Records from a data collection
——————

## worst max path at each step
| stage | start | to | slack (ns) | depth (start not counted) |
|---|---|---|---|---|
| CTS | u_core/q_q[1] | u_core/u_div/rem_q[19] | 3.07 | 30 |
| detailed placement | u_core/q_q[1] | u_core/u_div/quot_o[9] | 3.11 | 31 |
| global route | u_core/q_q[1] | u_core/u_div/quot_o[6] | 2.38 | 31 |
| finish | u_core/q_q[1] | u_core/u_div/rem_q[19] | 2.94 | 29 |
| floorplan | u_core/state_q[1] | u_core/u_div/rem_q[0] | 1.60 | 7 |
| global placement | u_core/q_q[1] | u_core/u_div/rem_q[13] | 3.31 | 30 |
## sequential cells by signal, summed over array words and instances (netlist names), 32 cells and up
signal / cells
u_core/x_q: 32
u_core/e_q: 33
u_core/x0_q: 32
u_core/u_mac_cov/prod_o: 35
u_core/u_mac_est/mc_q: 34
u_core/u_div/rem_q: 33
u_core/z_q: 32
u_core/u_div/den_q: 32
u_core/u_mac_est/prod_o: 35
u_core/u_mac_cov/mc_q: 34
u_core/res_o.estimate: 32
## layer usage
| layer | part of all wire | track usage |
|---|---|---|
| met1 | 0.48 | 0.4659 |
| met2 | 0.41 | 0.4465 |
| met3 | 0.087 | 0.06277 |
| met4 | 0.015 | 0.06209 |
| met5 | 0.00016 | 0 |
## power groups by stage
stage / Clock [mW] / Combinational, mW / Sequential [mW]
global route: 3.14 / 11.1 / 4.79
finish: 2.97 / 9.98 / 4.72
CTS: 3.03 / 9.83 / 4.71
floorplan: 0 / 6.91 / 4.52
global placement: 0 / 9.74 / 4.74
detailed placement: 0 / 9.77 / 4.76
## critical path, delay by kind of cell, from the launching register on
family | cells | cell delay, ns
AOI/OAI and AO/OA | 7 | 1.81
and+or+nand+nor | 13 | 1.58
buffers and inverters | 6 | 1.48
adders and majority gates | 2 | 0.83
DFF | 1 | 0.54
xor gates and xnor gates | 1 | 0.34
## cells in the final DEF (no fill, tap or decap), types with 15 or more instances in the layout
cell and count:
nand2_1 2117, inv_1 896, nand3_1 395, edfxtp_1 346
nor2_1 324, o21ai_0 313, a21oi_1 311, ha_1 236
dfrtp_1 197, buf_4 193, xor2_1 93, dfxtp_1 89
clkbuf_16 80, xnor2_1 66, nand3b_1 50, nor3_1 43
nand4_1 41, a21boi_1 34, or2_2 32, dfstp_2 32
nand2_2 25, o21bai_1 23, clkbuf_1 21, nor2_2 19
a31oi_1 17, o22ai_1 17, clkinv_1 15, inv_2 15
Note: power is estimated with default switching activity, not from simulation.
### src/rtl/core/mrf_pkg.sv
// ----------------------------------------------------------------------------
// mrf_pkg
// Types, constants and the CRC-16 byte update shared by the request framer.
// ----------------------------------------------------------------------------
package mrf_pkg;

   localparam int unsigned MAX_WORDS  = 123;
   localparam int unsigned BUF_BYTES  = 9;
   localparam int unsigned HDR_WM_LEN = 7;
   localparam int unsigned FULL_LEN   = 6;
   localparam logic [15:0] CRC_INIT   = 16'hFFFF;
   localparam logic [15:0] CRC_POLY   = 16'hA001;
   localparam logic [7:0]  SLAVE_RESET = 8'h01;

   typedef enum logic [1:0] {
      OP_READ_HOLDING   = 2'd0,
      OP_READ_INPUT     = 2'd1,
      OP_WRITE_SINGLE   = 2'd2,
      OP_WRITE_MULTIPLE = 2'd3
   } op_type;

   localparam logic [7:0] FUNC_CODE [4] = '{8'h03, 8'h04, 8'h06, 8'h10};

   typedef struct packed {
      logic [1:0]  op;
      logic [15:0] start_address;
      logic [15:0] quantity;
      logic [15:0] data_word;
   } item_type;

   typedef struct packed {
      logic       open;
      logic [6:0] expected;
      logic [6:0] sent;
   } frame_state_type;

   // bytes[0] goes out first
   typedef struct packed {
      logic [BUF_BYTES-1:0][7:0] bytes;
      logic [3:0]                count;
      logic                      with_crc;
   } load_type;

   function automatic logic [15:0] crc16_byte(input logic [15:0] crc, input logic [7:0] b);
      logic [15:0] c;
      c = crc ^ {8'h00, b};
      for (int i = 0; i < 8; i++) begin
         if (c[0]) begin
            c = (c >> 1) ^ CRC_POLY;
         end else begin
            c = c >> 1;
         end
      end
      return c;
   endfunction

endpackage

### src/rtl/core/mrf_req_if.sv
// ----------------------------------------------------------------------------
// mrf_req_if
// Request item channel: valid/ready plus the request fields.
// ----------------------------------------------------------------------------
interface mrf_req_if;
   logic        valid;
   logic        ready;
   logic [1:0]  op;
   logic [15:0] start_address;
   logic [15:0] quantity;
   logic [15:0] data_word;

   modport source (output valid, output op, output start_address, output quantity,
                   output data_word, input ready);
   modport sink   (input valid, input op, input start_address, input quantity,
                   input data_word, output ready);
endinterface

### src/rtl/core/mrf_rsp_if.sv
// ----------------------------------------------------------------------------
// mrf_rsp_if
// Frame byte channel: valid/ready plus one byte and its end-of-frame flag.
// ----------------------------------------------------------------------------
interface mrf_rsp_if;
   logic       valid;
   logic       ready;
   logic [7:0] frame_byte;
   logic       frame_end;

   modport source (output valid, output frame_byte, output frame_end, input ready);
   modport sink   (input valid, input frame_byte, input frame_end, output ready);
endinterface

### src/rtl/core/mrf_csr_if.sv
// ----------------------------------------------------------------------------
// mrf_csr_if
// Register write channel carrying the slave address.
// ----------------------------------------------------------------------------
interface mrf_csr_if;
   logic       valid;
   logic       ready;
   logic [7:0] data;

   modport source (output valid, output data, input ready);
   modport sink   (input valid, input data, output ready);
endinterface

### src/rtl/core/mrf_frame_build.sv
// ----------------------------------------------------------------------------
// mrf_frame_build
// Lays out the frame bytes one request item produces and the next frame state.
// ----------------------------------------------------------------------------
module mrf_frame_build (
   input  mrf_pkg::item_type        item,
   input  logic [7:0]               slave_address,
   input  mrf_pkg::frame_state_type frame_st,
   output mrf_pkg::load_type        load_data,
   output mrf_pkg::frame_state_type frame_st_in
);

   logic [6:0] sent_n;
   logic [6:0] q;

   always_comb begin
      load_data   = '0;
      frame_st_in = frame_st;
      sent_n      = frame_st.sent + 7'd1;
      q           = (item.quantity > 16'(mrf_pkg::MAX_WORDS)) ?
                    7'(mrf_pkg::MAX_WORDS) : item.quantity[6:0];
      if (frame_st.open) begin
         // continuation of a write-multiple: data word only
         load_data.bytes[0] = item.data_word[15:8];
         load_data.bytes[1] = item.data_word[7:0];
         load_data.count    = 4'd2;
         if (sent_n >= frame_st.expected) begin
            load_data.with_crc = 1'b1;
            frame_st_in        = '0;
         end else begin
            frame_st_in.sent = sent_n;
         end
      end else begin
         load_data.bytes[0] = slave_address;
         load_data.bytes[1] = mrf_pkg::FUNC_CODE[item.op];
         load_data.bytes[2] = item.start_address[15:8];
         load_data.bytes[3] = item.start_address[7:0];
         load_data.with_crc = 1'b1;
         load_data.count    = 4'(mrf_pkg::FULL_LEN);
         case (mrf_pkg::op_type'(item.op))
            mrf_pkg::OP_READ_HOLDING, mrf_pkg::OP_READ_INPUT: begin
               load_data.bytes[4] = item.quantity[15:8];
               load_data.bytes[5] = item.quantity[7:0];
            end
            mrf_pkg::OP_WRITE_SINGLE: begin
               load_data.bytes[4] = item.data_word[15:8];
               load_data.bytes[5] = item.data_word[7:0];
            end
            mrf_pkg::OP_WRITE_MULTIPLE: begin
               load_data.bytes[4] = 8'h00;
               load_data.bytes[5] = {1'b0, q};
               load_data.bytes[6] = {q, 1'b0};
               load_data.count    = 4'(mrf_pkg::HDR_WM_LEN);
               if (q != 7'd0) begin
                  load_data.bytes[7] = item.data_word[15:8];
                  load_data.bytes[8] = item.data_word[7:0];
                  load_data.count    = 4'(mrf_pkg::BUF_BYTES);
                  if (q != 7'd1) begin
                     load_data.with_crc   = 1'b0;
                     frame_st_in.open     = 1'b1;
                     frame_st_in.expected = q;
                     frame_st_in.sent     = 7'd1;
                  end
               end
            end
            default: begin
               load_data = '0;
            end
         endcase
      end
   end

endmodule

### src/rtl/core/mrf_byte_serializer.sv
// ----------------------------------------------------------------------------
// mrf_byte_serializer
// Shifts out frame bytes one per cycle while rsp takes them, keeps the running CRC, appends it.
// ----------------------------------------------------------------------------
module mrf_byte_serializer (
   input  logic              clock,
   input  logic              reset,
   input  logic              load,
   input  mrf_pkg::load_type load_data,
   output logic              can_load,
   mrf_rsp_if.source         rsp
);

   logic [mrf_pkg::BUF_BYTES-1:0][7:0] buf_ff, buf_in;
   logic [3:0]  data_left_ff, data_left_in;
   logic [1:0]  crc_left_ff, crc_left_in;
   logic [15:0] crc_ff, crc_in;
   logic        out_valid_ff, out_valid_in;
   logic [7:0]  out_byte_ff, out_byte_in;
   logic        out_end_ff, out_end_in;
   logic        busy, advance, last, emit_crc_hi;

   assign busy        = (data_left_ff != 4'd0) || (crc_left_ff != 2'd0);
   assign advance     = busy && (!out_valid_ff || rsp.ready);
   assign last        = ((data_left_ff == 4'd1) && (crc_left_ff == 2'd0)) ||
                        ((data_left_ff == 4'd0) && (crc_left_ff == 2'd1));
   assign can_load    = !busy || (advance && last);
   assign emit_crc_hi = advance && (data_left_ff == 4'd0) && (crc_left_ff == 2'd1);

   always_comb begin
      buf_in       = buf_ff;
      data_left_in = data_left_ff;
      crc_left_in  = crc_left_ff;
      crc_in       = crc_ff;
      out_byte_in  = out_byte_ff;
      out_end_in   = out_end_ff;
      out_valid_in = out_valid_ff && !rsp.ready;
      if (advance) begin
         out_valid_in = 1'b1;
         if (data_left_ff != 4'd0) begin
            out_byte_in  = buf_ff[0];
            out_end_in   = 1'b0;
            crc_in       = mrf_pkg::crc16_byte(crc_ff, buf_ff[0]);
            buf_in       = {8'h00, buf_ff[mrf_pkg::BUF_BYTES-1:1]};
            data_left_in = data_left_ff - 4'd1;
         end else if (crc_left_ff == 2'd2) begin
            out_byte_in = crc_ff[7:0];
            out_end_in  = 1'b0;
            crc_left_in = 2'd1;
         end else begin
            out_byte_in = crc_ff[15:8];
            out_end_in  = 1'b1;
            crc_in      = mrf_pkg::CRC_INIT;
            crc_left_in = 2'd0;
         end
      end
      if (load) begin
         buf_in       = load_data.bytes;
         data_left_in = load_data.count;
         crc_left_in  = load_data.with_crc ? 2'd2 : 2'd0;
      end
   end

   always_ff @(posedge clock) begin
      if (reset) begin
         data_left_ff <= '0;
         crc_left_ff  <= '0;
         crc_ff       <= mrf_pkg::CRC_INIT;
         out_valid_ff <= 1'b0;
      end else begin
         data_left_ff <= data_left_in;
         crc_left_ff  <= crc_left_in;
         crc_ff       <= crc_in;
         out_valid_ff <= out_valid_in;
      end
      buf_ff      <= buf_in;
      out_byte_ff <= out_byte_in;
      out_end_ff  <= out_end_in;
   end

   assign rsp.valid      = out_valid_ff;
   assign rsp.frame_byte = out_byte_ff;
   assign rsp.frame_end  = out_end_ff;

   // the crc restarts once the closing byte has gone out
   a_crc_restart: assert property (@(posedge clock) disable iff (reset)
      emit_crc_hi |=> (crc_ff == mrf_pkg::CRC_INIT))
      else $error("crc not restarted after frame end");

   // a new item is only taken once the current byte run is finishing
   a_load_when_free: assert property (@(posedge clock) disable iff (reset)
      (load && busy) |-> (advance && last))
      else $error("serializer loaded while bytes remain");

endmodule

### src/rtl/core/modbus_rtu_request_framer.sv
// A request is registered, laid out into the byte shifter once the shifter can take it, and
// its first frame byte then leaves from the registered rsp output.
// The byte shifter sends one frame byte per cycle while rsp is ready: 8 bytes for a read or
// write-single item, 9 or 11 for a write-multiple opening item and 2 or 4 for a continuation.
// Reset: synchronous; slave address returns to 1, the crc to 0xFFFF, no frame is open.
// ----------------------------------------------------------------------------
// modbus_rtu_request_framer
// Modbus RTU master request framer: request items in, frame bytes with CRC out.
// ----------------------------------------------------------------------------
module modbus_rtu_request_framer (
   input  logic      clock,
   input  logic      reset,
   mrf_req_if.sink   req,
   mrf_rsp_if.source rsp,
   mrf_csr_if.sink   csr
);

   mrf_pkg::item_type        item_ff, item_in;
   logic                     item_valid_ff, item_valid_in;
   mrf_pkg::frame_state_type frame_ff, frame_in, frame_next;
   logic [7:0]               slave_ff, slave_in;
   mrf_pkg::load_type        load_data;
   logic                     can_load, load;

   assign load      = item_valid_ff && can_load;
   assign req.ready = !item_valid_ff || load;
   assign csr.ready = 1'b1;

   always_comb begin
      item_in       = item_ff;
      item_valid_in = item_valid_ff && !load;
      if (req.valid && req.ready) begin
         item_in.op            = req.op;
         item_in.start_address = req.start_address;
         item_in.quantity      = req.quantity;
         item_in.data_word     = req.data_word;
         item_valid_in         = 1'b1;
      end
      frame_in = load ? frame_next : frame_ff;
      slave_in = csr.valid ? csr.data : slave_ff;
   end

   always_ff @(posedge clock) begin
      if (reset) begin
         item_valid_ff <= 1'b0;
         frame_ff      <= '0;
         slave_ff      <= mrf_pkg::SLAVE_RESET;
      end else begin
         item_valid_ff <= item_valid_in;
         frame_ff      <= frame_in;
         slave_ff      <= slave_in;
      end
      item_ff <= item_in;
   end

   mrf_frame_build u_build (
      .item          (item_ff),
      .slave_address (slave_ff),
      .frame_st      (frame_ff),
      .load_data     (load_data),
      .frame_st_in   (frame_next)
   );

   mrf_byte_serializer u_ser (
      .clock     (clock),
      .reset     (reset),
      .load      (load),
      .load_data (load_data),
      .can_load  (can_load),
      .rsp       (rsp)
   );

   // an open write-multiple frame always has words still to come
   a_open_words_left: assert property (@(posedge clock) disable iff (reset)
      frame_ff.open |-> (frame_ff.sent < frame_ff.expected))
      else $error("open frame with no words left");

   a_open_bound: assert property (@(posedge clock) disable iff (reset)
      frame_ff.open |-> (frame_ff.expected <= 7'(mrf_pkg::MAX_WORDS)))
      else $error("word count above limit");

endmodule

### src/flat_wrapper.sv
// flat-port wrapper written by rule: the top's interface ports become plain ports
module modbus_rtu_request_framer_flat 
  (clock, reset, req_valid, req_op, req_start_address, req_quantity, req_data_word, req_ready, rsp_valid, rsp_frame_byte, rsp_frame_end, rsp_ready, csr_valid, csr_data, csr_ready);
  mrf_req_if req_i ();
  mrf_rsp_if rsp_i ();
  mrf_csr_if csr_i ();
  input  logic clock;
  input  logic reset;
  input wire logic [$bits(req_i.valid)-1:0] req_valid;
  input wire logic [$bits(req_i.op)-1:0] req_op;
  input wire logic [$bits(req_i.start_address)-1:0] req_start_address;
  input wire logic [$bits(req_i.quantity)-1:0] req_quantity;
  input wire logic [$bits(req_i.data_word)-1:0] req_data_word;
  output wire logic [$bits(req_i.ready)-1:0] req_ready;
  output wire logic [$bits(rsp_i.valid)-1:0] rsp_valid;
  output wire logic [$bits(rsp_i.frame_byte)-1:0] rsp_frame_byte;
  output wire logic [$bits(rsp_i.frame_end)-1:0] rsp_frame_end;
  input wire logic [$bits(rsp_i.ready)-1:0] rsp_ready;
  input wire logic [$bits(csr_i.valid)-1:0] csr_valid;
  input wire logic [$bits(csr_i.data)-1:0] csr_data;
  output wire logic [$bits(csr_i.ready)-1:0] csr_ready;
  assign req_i.valid = req_valid;
  assign req_i.op = req_op;
  assign req_i.start_address = req_start_address;
  assign req_i.quantity = req_quantity;
  assign req_i.data_word = req_data_word;
  assign req_ready = req_i.ready;
  assign rsp_valid = rsp_i.valid;
  assign rsp_frame_byte = rsp_i.frame_byte;
  assign rsp_frame_end = rsp_i.frame_end;
  assign rsp_i.ready = rsp_ready;
  assign csr_i.valid = csr_valid;
  assign csr_i.data = csr_data;
  assign csr_ready = csr_i.ready;
  modbus_rtu_request_framer u_core (.clock(clock), .reset(reset), .req(req_i), .rsp(rsp_i), .csr(csr_i));
endmodule
### config.mk
export PLATFORM = sky130hd
export DESIGN_NAME = modbus_rtu_request_framer_flat
export DESIGN_NICKNAME = d
export VERILOG_FILES = /design/src/rtl/core/mrf_pkg.sv /design/src/rtl/core/mrf_req_if.sv /design/src/rtl/core/mrf_rsp_if.sv /design/src/rtl/core/mrf_csr_if.sv /design/src/rtl/core/mrf_frame_build.sv /design/src/rtl/core/mrf_byte_serializer.sv /design/src/rtl/core/modbus_rtu_request_framer.sv /design/src/flat_wrapper.sv
export SDC_FILE = /design/constraint.sdc
export NUM_CORES = 1
export LEC_CHECK = 0
export ABC_AREA = 1
export BUFFER_PORTS_ARGS = -buffer_cell sky130_fd_sc_hd__buf_2
export CORE_ASPECT_RATIO = 1.4
export CORE_MARGIN = 5
export CORE_UTILIZATION = 39
export DETAILED_ROUTE_END_ITERATION = 10
export GPL_TIMING_DRIVEN = 0
export HOLD_SLACK_MARGIN = 0.1
export SYNTH_ARGS = -nofsm -noshare
export SYNTH_HDL_FRONTEND = slang
export SYNTH_SLANG_ARGS = --single-unit
### constraint.sdc
create_clock -name clock -period 4.5 [get_ports clock]
set_input_delay 0.9 -clock clock [delete_from_list [all_inputs] [get_ports clock]]
set_output_delay 0.9 -clock clock [all_outputs]
set_load 0.01 [all_outputs]
## After elaboration in Yosys (flattened, before gate mapping)

Cells that the tools add are included.

- Bits of input ports: 63
- Register bits: 178
- Output and inout bits: 12
- Word-level logic and storage cells: 143

- Bitwise logic cells: 10
- Eq/ne operators: 10
- Add/sub/neg operators: 2
- Reduce and logical (&&, ||, !) cells: 35
- Muxes and demuxes: 59
- $lt $le $gt $ge: 3

Operators by type and width:

| operator | count |
|---|---|
| 16-bit 2-to-1 mux | 25 |
| 72-bit 2-to-1 mux | 3 |
| 15-bit 2-to-1 mux | 4 |
| 56-bit 2-to-1 mux | 1 |
| 16-bit one-hot mux with 3 select lines | 1 |
| 8-bit 2-to-1 mux | 5 |
| 2-bit NOT with 3-bit output | 9 |
| 24-bit 2-to-1 mux | 1 |
| 21-bit 2-to-1 mux | 1 |
| 8-bit binary-select mux with 2-bit select | 1 |
| 16-bit by 7-bit greater-than comparator with 1-bit output, second input constant | 1 |
| 16-bit by 8-bit XOR with 16-bit output | 1 |
| 7-bit 2-to-1 mux | 2 |
| 4-bit 2-to-1 mux | 3 |
| 2-bit nonzero test | 6 |
| 5-bit 2-to-1 mux | 2 |
| 1-bit logical AND | 8 |
| 2-bit 2-to-1 mux | 4 |
| 7-bit by 1-bit adder with 7-bit output, second input constant | 1 |
| 7-bit greater-or-equal comparator | 1 |
| 7-bit by 1-bit != test with 1-bit output, second input constant | 1 |
| 7-bit nonzero test | 1 |
| 2-bit == test, second input constant | 3 |
| 1-bit 2-to-1 mux | 6 |
| 15 further kinds | 28 |

## Logic depth before layout (Yosys ltp)

- Depth after elaboration: 32
- Depth in mapped cells: 15
- Gate-level depth less buffers: 15

## Cells and area by module

A second synthesis with hierarchy kept.

- Cells, all modules: 1,054
- Area, all modules: 8,793.4 µm²

Modules (own cells, without submodules):

| module | area an instance (µm²) | sequential area each (µm²) | cells each | times used |
|---|---|---|---|---|
| mrf_byte_serializer | 4,830.9 | 2,892.8 | 549 | 1 |
| modbus_rtu_request_framer | 2,453.6 | 1,981.9 | 189 | 1 |
| mrf_frame_build | 1,508.9 | 0.0 | 316 | 1 |

## Worst setup path after synthesis

No wires, ideal clock.

- Path kind: input to register
- Start: input port rsp_ready
- End: register u_core.u_ser.buf_ff[0] (netlist bit), enable pin
- Path buffers: 1
- Data arrival time: 3,565 ps
- Setup time: 458 ps
- Path slack: 477 ps
- Stages on the path: 7
- Data required time: 4,042 ps
- Path through: inv_1 nand2_1 nand2_1 nand2_1 nand2_4 buf_6 a21oi_2

- Word-level cells in the longest chain between the ends: 7
- Elaborated cells on any way between the ends: 8
- Classes of those cells: reduce/logical (8)

Ends and longest elaborated chain:

| what | RTL line | RTL |
|---|---|---|
| start: declaration | flat_wrapper.sv:18 | `input wire logic [$bits(rsp_i.ready)-1:0] rsp_ready;` |
| 1-bit logical OR (*) | mrf_byte_serializer.sv:24 | `assign advance = busy && (!out_valid_ff \|\| rsp.ready);` |
| 1-bit logical AND (*) | mrf_byte_serializer.sv:24 |  |
| 1-bit logical AND | mrf_byte_serializer.sv:27 | `assign can_load = !busy \|\| (advance && last);` |
| 1-bit logical OR | mrf_byte_serializer.sv:27 |  |
| 1-bit logical AND | modbus_rtu_request_framer.sv:25 | `assign load = item_valid_ff && can_load;` |
| 2-bit nonzero test (no source line) | n/a |  |
| 2-bit AND reduction (no source line) (*) | n/a |  |
| end signal: assignment | mrf_byte_serializer.sv:76 | `buf_ff <= buf_in;` |
| end: declaration | mrf_byte_serializer.sv:14 | `logic [mrf_pkg::BUF_BYTES-1:0][7:0] buf_ff, buf_in;` |

Every way passes the cells marked *; elsewhere a longest branch is shown, timed or not.
A chain may end at the register's enable or synchronous reset.

## Worst setup path after layout

- Start: register u_core.u_ser.data_left_ff[0]
- End: register u_core.u_ser.buf_ff[39] (netlist bit), enable pin

- Word-level cells in the longest chain between the ends: 8
- Elaborated cells on any way between the ends: 15
- Classes of those cells: eq/ne (1); reduce/logical (14)

Ends and longest elaborated chain:

| what | RTL line | RTL |
|---|---|---|
| start: declaration | mrf_byte_serializer.sv:15 | `logic [3:0] data_left_ff, data_left_in;` |
| start signal: assignment | mrf_byte_serializer.sv:71 | `data_left_ff <= data_left_in;` |
| 4-bit nonzero test (*) | mrf_byte_serializer.sv:23 | `assign busy = (data_left_ff != 4'd0) \|\| (crc_left_ff != 2'd0);` |
| 1-bit logical OR (*) | mrf_byte_serializer.sv:23 |  |
| 1-bit logical AND (*) | mrf_byte_serializer.sv:24 |  |
| net u_core.u_ser.advance | mrf_byte_serializer.sv:21 | `logic busy, advance, last, emit_crc_hi;` |
| 1-bit logical AND | mrf_byte_serializer.sv:27 |  |
| 1-bit logical OR | mrf_byte_serializer.sv:27 |  |
| 1-bit logical AND | modbus_rtu_request_framer.sv:25 |  |
| 2-bit nonzero test (no source line) | n/a |  |
| 2-bit AND reduction (no source line) (*) | n/a |  |

Mark *: on every way through the listed nets, which the timed path passes. The rest lies on a longest branch.
===== config.mk =====
export PLATFORM = sky130hd
export DESIGN_NAME = spi_word_master
export DESIGN_NICKNAME = d
export VERILOG_FILES = /design/src/rtl/core/swm_pkg.sv /design/src/rtl/core/spi_word_master.sv
export SDC_FILE = /design/constraint.sdc
export NUM_CORES = 1
export LEC_CHECK = 0
export ABC_CLOCK_PERIOD_IN_PS = 9400
export BUFFER_PORTS_ARGS = -buffer_cell sky130_fd_sc_hd__buf_2
export CAP_MARGIN = 40
export CORE_MARGIN = 3
export CORE_UTILIZATION = 25
export DETAILED_ROUTE_END_ITERATION = 7
export SLEW_MARGIN = 20
export SYNTH_ARGS = -nofsm -noshare
export SYNTH_HDL_FRONTEND = slang
export SYNTH_SLANG_ARGS = --single-unit

===== constraint.sdc =====
create_clock -name clk -period 9.4 [get_ports clk]
set_clock_uncertainty 0.15 [all_clocks]
set_input_delay 1.88 -clock clk [delete_from_list [all_inputs] [get_ports clk]]
set_output_delay 1.88 -clock clk [all_outputs]
set_load 0.03 [all_outputs]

——————

[Task details]: Taking the entries above, write out exactly each line from the one holding "nand2_1 2117, inv_1" to the one holding "a31oi_1 17, o22ai_1 17, clkinv_1 15, inv_2 15", both included, and stop there.

[Answer box]:
nand2_1 2117, inv_1 896, nand3_1 395, edfxtp_1 346
nor2_1 324, o21ai_0 313, a21oi_1 311, ha_1 236
dfrtp_1 197, buf_4 193, xor2_1 93, dfxtp_1 89
clkbuf_16 80, xnor2_1 66, nand3b_1 50, nor3_1 43
nand4_1 41, a21boi_1 34, or2_2 32, dfstp_2 32
nand2_2 25, o21bai_1 23, clkbuf_1 21, nor2_2 19
a31oi_1 17, o22ai_1 17, clkinv_1 15, inv_2 15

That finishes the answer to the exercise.